As a psychologist, one of the forms of therapy that I’ve found very interesting, and surprisingly effective, is narrative therapy, in which one helps the client discover alternative inner-narratives that may be more functional and richer in meaning. The first step with this form of therapy is to externalize the client’s problem by giving it a name. The therapists shifts the conversation from being about why the client is depressed or anxious, to being curious about when it is that the depression or anxiety shows up, what leads up to it showing up, and how is it experienced when it’s there. The idea is to help the client stop identifying with the problem. As long as one is identified with the depression or anxiety, it is very difficult to shift things. It is amazing what a difference this change in perspective can make.
Since first learning about the practice of externalizing in narrative therapy, it occurred to me that this is also what we do in Buddhist practice, particularly insight meditation. The Buddhist scriptures are filled with lists of different factors. For example, there are the five aggregates of form, feeling, perception, intentional formations, and consciousness, and there are the seven factors of enlightenment of mindfulness, investigation of states, energy, rapture, serenity, concentration, and equanimity – just to name two of many such lists. When I first started reading the early Buddhist texts, I found all these lists of factors rather dry and boring, but I’ve come to respect them as a very skilful support for externalizing experience in one’s practice on the path. The practitioner is learning to give all these things names, and then learning to know when they are there and when they are not. In the process, one learns to not identify a self with any of this.
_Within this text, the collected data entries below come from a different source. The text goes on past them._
This is an optimization exercise on Yosys and OpenROAD, whose aim is small area, not a production implementation.
Function was checked by simulation only, so behaviour that the tests miss may differ from the original.
Power is estimated from default activity; no workload was simulated.

==> inputs of run a <==
==> flow/design.v <==
package stat_counter_types;
  localparam int STAT_COUNTER_DEFAULT_W = 16;
  localparam int STAT_INC_DEFAULT_W     = 2;
endpackage
module stat_counter
#(
  parameter int COUNTER_W = stat_counter_types::STAT_COUNTER_DEFAULT_W,
  parameter int INC_W     = stat_counter_types::STAT_INC_DEFAULT_W
) (
  input  logic                 clk,
  input  logic [INC_W-1:0]     inc,
  input  logic                 en,
  input  logic                 clear,
  input  logic                 live_ok,
  output logic [COUNTER_W-1:0] count,
  output logic                 overflow
);
  logic [INC_W-1:0]       inc_e;
  logic [INC_W:0]         lo_sum;
  logic [COUNTER_W:INC_W] ones;    
  logic                   kill;
  always_comb begin
    kill   = clear || !live_ok;
    inc_e  = en ? inc : '0;
    lo_sum = (INC_W+1)'(count[INC_W-1:0]) + (INC_W+1)'(inc_e);
    ones[INC_W] = 1'b1;
    for (int j = INC_W; j < COUNTER_W; j++) ones[j+1] = ones[j] & count[j];
  end
  always_ff @(posedge clk) begin
    for (int j = INC_W; j < COUNTER_W; j++)
      count[j] <= !kill && (count[j] ^ (lo_sum[INC_W] && ones[j]));
    count[INC_W-1:0] <= clear ? '0 : (live_ok ? lo_sum[INC_W-1:0] : inc_e);
    overflow         <= !kill && (overflow || (lo_sum[INC_W] && ones[COUNTER_W]));
  end
endmodule
module stat_counter_bank
#(
  parameter int NUM_STATS = 28,
  parameter int COUNTER_W = stat_counter_types::STAT_COUNTER_DEFAULT_W,
  parameter int INC_W     = stat_counter_types::STAT_INC_DEFAULT_W,
  parameter bit SATURATE  = 1'b0
) (
  input  logic                         clk,
  input  logic                         rst,
  input  logic [NUM_STATS*INC_W-1:0]   inc_amount,
  input  logic [NUM_STATS-1:0]         enable_mask,
  input  logic                         freeze,
  input  logic                         clear,
  input  logic                         snapshot_req,
  output logic                         snapshot_valid,
  input  logic                         rd_req,
  input  logic [$clog2(NUM_STATS)-1:0] rd_idx,
  output logic                         rd_valid,
  output logic [COUNTER_W-1:0]         rd_data,
  output logic                         rd_overflow,
  output logic                         rd_err
);
  localparam int IDX_W = $clog2(NUM_STATS);
  logic [NUM_STATS-1:0][COUNTER_W-1:0] live_count;
  logic [NUM_STATS-1:0]                live_overflow;
  logic [NUM_STATS-1:0][COUNTER_W:0]   snap_q;
  logic live_ok;
  logic snap_ok;
  logic             rd_bad_idx;
  logic [COUNTER_W:0] rd_entry;
  always_ff @(posedge clk or posedge rst) begin
    if (rst) live_ok <= 1'b0;
    else     live_ok <= 1'b1;
  end
  for (genvar i = 0; i < NUM_STATS; i++) begin : g_counter
    stat_counter #(
      .COUNTER_W (COUNTER_W),
      .INC_W     (INC_W)
    ) u_counter (
      .clk      (clk),
      .inc      (inc_amount[i*INC_W +: INC_W]),
      .en       (!freeze && enable_mask[i]),
      .clear    (clear),
      .live_ok  (live_ok),
      .count    (live_count[i]),
      .overflow (live_overflow[i])
    );
  end
  always_ff @(posedge clk) begin
    if (snapshot_req) begin
      for (int i = 0; i < NUM_STATS; i++) begin
        snap_q[i] <= {live_overflow[i], live_count[i]};
      end
    end
  end
  always_ff @(posedge clk or posedge rst) begin
    if (rst) begin
      snapshot_valid <= 1'b0;
      snap_ok        <= 1'b0;
    end else if (snapshot_req) begin
      snapshot_valid <= 1'b1;
      snap_ok        <= live_ok;
    end
  end
  always_comb begin
    rd_bad_idx = (32'(rd_idx) >= 32'(NUM_STATS));
    rd_entry = '0;
    for (int i = 0; i < NUM_STATS; i++)
      rd_entry = rd_entry | (snap_q[i] & {(COUNTER_W+1){snap_ok && 32'(rd_idx) == i}});
  end
  always_ff @(posedge clk or posedge rst) begin
    if (rst) rd_valid <= 1'b0;
    else     rd_valid <= rd_req;
  end
  always_ff @(posedge clk) begin
    rd_err      <= rd_bad_idx;
    rd_data     <= rd_entry[COUNTER_W-1:0];
    rd_overflow <= rd_entry[COUNTER_W];
  end
endmodule
==> flow/flow/run.sh <==
#!/bin/bash
# Own layout flow: the standard synthesis, then the combinational logic is
# mapped again with a stronger area-oriented ABC script (registers, their names
# and cell types stay as the standard synthesis made them), then the standard flow's
# standard layout from that netlist.
set -euo pipefail
WORK=$(pwd)
FLOWDIR=$WORK/flow
R=$WORK/orfs/results/${FLOW_PLATFORM:-sky130hd}/stat_counter_bank/base
LIB=$FLOW_HOME/platforms/sky130hd/lib/sky130_fd_sc_hd__tt_025C_1v80.lib
YOSYS=yosys
if [[ -x $FLOW_HOME/../tools/install/yosys/bin/yosys ]]; then
  YOSYS=$FLOW_HOME/../tools/install/yosys/bin/yosys
fi

bash standard.sh synth > $WORK/log_1_standard_synth.log 2>&1

cp $R/1_2_yosys.v $WORK/standard_synth.v
DONT_USE=""
for c in $(grep -o 'cell *( *"\?sky130_fd_sc_hd__\(lpflow\|probe\)[a-z_0-9]*' $LIB | sed 's/.*(\s*"\?//'); do
  DONT_USE="$DONT_USE -dont_use $c"
done
cat > $WORK/remap.ys <<EOY
read_liberty -ignore_miss_func $LIB
read_verilog $WORK/standard_synth.v
hierarchy -top $FLOW_TOP
setattr -mod -set keep_hierarchy 1 sky130_fd_sc_hd__*df* sky130_fd_sc_hd__conb_1
flatten
opt_clean -purge
abc -script $FLOWDIR/abc_area.script -liberty $LIB $DONT_USE -D 3000
opt_clean -purge
setattr -mod -set blackbox 1 sky130_fd_sc_hd__*
splitnets
opt_clean -purge
hilomap -singleton -hicell sky130_fd_sc_hd__conb_1 HI -locell sky130_fd_sc_hd__conb_1 LO
insbuf -buf sky130_fd_sc_hd__buf_4 A X
stat -liberty $LIB
write_verilog -noexpr -noattr -nohex -nodec $WORK/remapped.v
EOY
cat > $WORK/remap_check.ys <<EOY
read_liberty -lib $LIB
read_verilog $WORK/remapped.v
hierarchy -top $FLOW_TOP
check -assert
design -reset
read_liberty -ignore_miss_func $LIB
read_verilog $WORK/standard_synth.v
rename $FLOW_TOP gold
read_verilog $WORK/remapped.v
rename $FLOW_TOP gate
flatten gold gate
opt_clean
async2sync
equiv_make gold gate eq
hierarchy -top eq
equiv_simple
equiv_induct
equiv_status -assert
EOY
# The remapped netlist is used only if it is clean and proven equivalent to
# the standard synthesis; otherwise the standard netlist is laid out.
if $YOSYS -s $WORK/remap.ys > $WORK/log_2_remap.log 2>&1 &&
   $YOSYS -s $WORK/remap_check.ys > $WORK/log_2_remap_check.log 2>&1; then
  echo "remap: using the remapped netlist"
  cp $WORK/remapped.v $R/1_2_yosys.v
else
  echo "remap: failed, using the standard netlist"
fi
rm -f $R/1_synth.odb $R/1_synth.sdc

# Layout knobs for the steps after synthesis (see flow/knobs.sh).
source $FLOWDIR/knobs.sh
bash standard.sh finish > $WORK/log_3_layout.log 2>&1
==> flow/flow/abc_area.script <==
strash
&get -n
&fraig -x
&put
scorr
dc2
dretime
strash
&get -n
&dch -f
&nf -R 1000
&put
topo
stime -c
==> flow/flow/knobs.sh <==
# Port buffers: a small buffer (every port still gets one).
export BUFFER_PORTS_ARGS="-buffer_cell sky130_fd_sc_hd__buf_2"
# Clock tree: strong root, medium trunk and leaf buffers in clusters of up to
# 16 sinks, no dummy loads.
export CTS_ARGS="-sink_clustering_enable -repair_clock_nets -dont_use_dummy_load -root_buf sky130_fd_sc_hd__clkbuf_16 -buf_list sky130_fd_sc_hd__clkbuf_8 -sink_clustering_buffer sky130_fd_sc_hd__clkbuf_8 -sink_clustering_size 16 -sink_clustering_max_diameter 40"
==> flow/standard.sh <==
#!/bin/bash
# synth_recipe.tcl (not shown) runs the flow's synth.tcl, then flattens the netlist and writes it again
# the make line also repeats each setting of config.mk as NAME=value (left out here)
make -C /OpenROAD-flow-scripts/flow DESIGN_CONFIG=/design/flow/config.mk WORK_HOME=/design/flow/orfs CLKGATE_MAP_FILE= SYNTH_SCRIPT=/design/flow/synth_recipe.tcl "${@:-finish}"
==> flow/config.mk <==
export PLATFORM = sky130hd
export DESIGN_NAME = stat_counter_bank
export DESIGN_NICKNAME = stat_counter_bank
export VERILOG_FILES = /design/flow/design.v
export SDC_FILE = /design/flow/constraint.sdc
export NUM_CORES = 4
export LEC_CHECK = 0
export ABC_AREA = 1
export CAP_MARGIN = 20
export CORE_MARGIN = 2
export CORE_UTILIZATION = 60
export GPL_TIMING_DRIVEN = 0
export PLACE_DENSITY = 0.7
export SETUP_SLACK_MARGIN = 0.04
export SLEW_MARGIN = 20
==> flow/constraint.sdc <==
create_clock -name core_clock -period 3.0 [get_ports {clk}]
set_input_delay 0.6000 -clock core_clock [delete_from_list [all_inputs] [get_ports {clk}]]
set_output_delay 0.6000 -clock core_clock [all_outputs]
set_load 0.01 [all_outputs]
==> run b (differences from run a) <==
==> flow/flow/knobs.sh (replaced) <==
# Port buffers: a small buffer (every port still gets one).
export BUFFER_PORTS_ARGS="-buffer_cell sky130_fd_sc_hd__buf_1"
# Clock tree: strong root, medium trunk and leaf buffers in clusters of up to
# 16 sinks, no dummy loads.
export CTS_ARGS="-sink_clustering_enable -repair_clock_nets -dont_use_dummy_load -root_buf sky130_fd_sc_hd__clkbuf_16 -buf_list sky130_fd_sc_hd__clkbuf_8 -sink_clustering_buffer sky130_fd_sc_hd__clkbuf_4 -sink_clustering_size 10 -sink_clustering_max_diameter 40"
- CAP_MARGIN: 20 -> 5
- SETUP_SLACK_MARGIN: 0.04 -> 0.05
- SLEW_MARGIN: 20 -> 5
==> run c (differences from run a) <==
==> flow/flow/knobs.sh (replaced) <==
# Port buffers: a small buffer (every port still gets one).
export BUFFER_PORTS_ARGS="-buffer_cell sky130_fd_sc_hd__buf_1"
# Clock tree: strong root, medium trunk and leaf buffers in clusters of up to
# 16 sinks, no dummy loads.
export CTS_ARGS="-sink_clustering_enable -repair_clock_nets -dont_use_dummy_load -root_buf sky130_fd_sc_hd__clkbuf_16 -buf_list sky130_fd_sc_hd__clkbuf_8 -sink_clustering_buffer sky130_fd_sc_hd__clkbuf_4 -sink_clustering_size 10 -sink_clustering_max_diameter 40"
- CAP_MARGIN: 20 -> 5
- CORE_UTILIZATION: 60 -> 75
- PLACE_DENSITY: 0.7 -> 0.85
- SETUP_SLACK_MARGIN: 0.04 -> 0.05
- SLEW_MARGIN: 20 -> 5
==> run d (differences from run a) <==
==> flow/run.sh (new file) <==
#!/bin/bash
# synth_recipe.tcl (not shown) runs the flow's synth.tcl, then flattens the netlist and writes it again
# the make line also repeats each setting of config.mk as NAME=value (left out here)
make -C /OpenROAD-flow-scripts/flow DESIGN_CONFIG=/design/flow/config.mk WORK_HOME=/design/flow/orfs CLKGATE_MAP_FILE= SYNTH_SCRIPT=/design/flow/synth_recipe.tcl finish
- CORE_UTILIZATION: 60 -> 40
- GPL_TIMING_DRIVEN: 0 -> not set
- PLACE_DENSITY: 0.7 -> not set
- SETUP_SLACK_MARGIN: 0.04 -> not set
removed: flow/flow/run.sh
removed: flow/flow/abc_area.script
removed: flow/flow/knobs.sh
removed: flow/standard.sh
==> qor.txt <==
Status = finished clean
Multi-input logic area = 10,700 um2
CP max stage delay = 0.64 ns
Mapped cell area = 34,300 um2
Commonest cells after routing, fill and taps aside = dfxtp_1 (483), edfxtp_1 (476), a21oi_1 (381)
Comb power frac = 3.7%
Clock network power share = 34.4%
Fin area = 39,200 um2
CP endpoint = rd_data[2]
Place WS = -1.20 ns
NonClk Buf Share = 3.93%
Clk_skew = 0.0566 ns
CTS clk-pin slew, worst paths = 0.07 ns
Critical path arrival = 3.38 ns
R2R Path Start = snap_ok
-- figures above: run a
When it comes to the externalizing of problems, probably the most relevant list is the five hindrances. Traditionally, these are sensual desire, ill-will, sloth or torpor, worry and remorse, and doubt. These represent the main factors that impede one’s practice, and I believe that externalizing them is the key to working through them, and freeing oneself from them. When we are meditating, and difficulties like sleepiness, or monkey-mind show up, we will be stuck as long as we are identified with them – as long as we perceive ourselves as being sleepy or scattered. When we are identified with a problem, we become completely caught up in it. Instead, it is possible to see sleepiness, or scatteredness, or aversion, as simply being something that is experienced in the present moment.
To expand on this a bit, when the mind is scattered, there is of course, a scattered quality of mind that is present, but there is also a part of the mind that knows that the scatteredness is there. When we experience sleepiness, in addition to the feeling of sleepiness, there is that which knows that there is sleepiness, and which is not itself part of the sleepiness. It is this knowing quality of present moment awareness that we need to align ourselves with. When we can do that, we no longer have the experience of being at the mercy of the hindrance. The hindrance will not necessarily disappear immediately. It may still be unpleasant, but it becomes lighter and is no longer experienced as a problem.
We are all capable of doing this as we all have this knowing quality. It is part of being human. We just need to continue our practice to become more familiar with the knowingness and with the possibility of relinquishing our identification with experience. Of course, there is really no internal or external. This is all just a skilful means – a way to see that experience is not-self, and to see the reduction in suffering that comes from knowing this.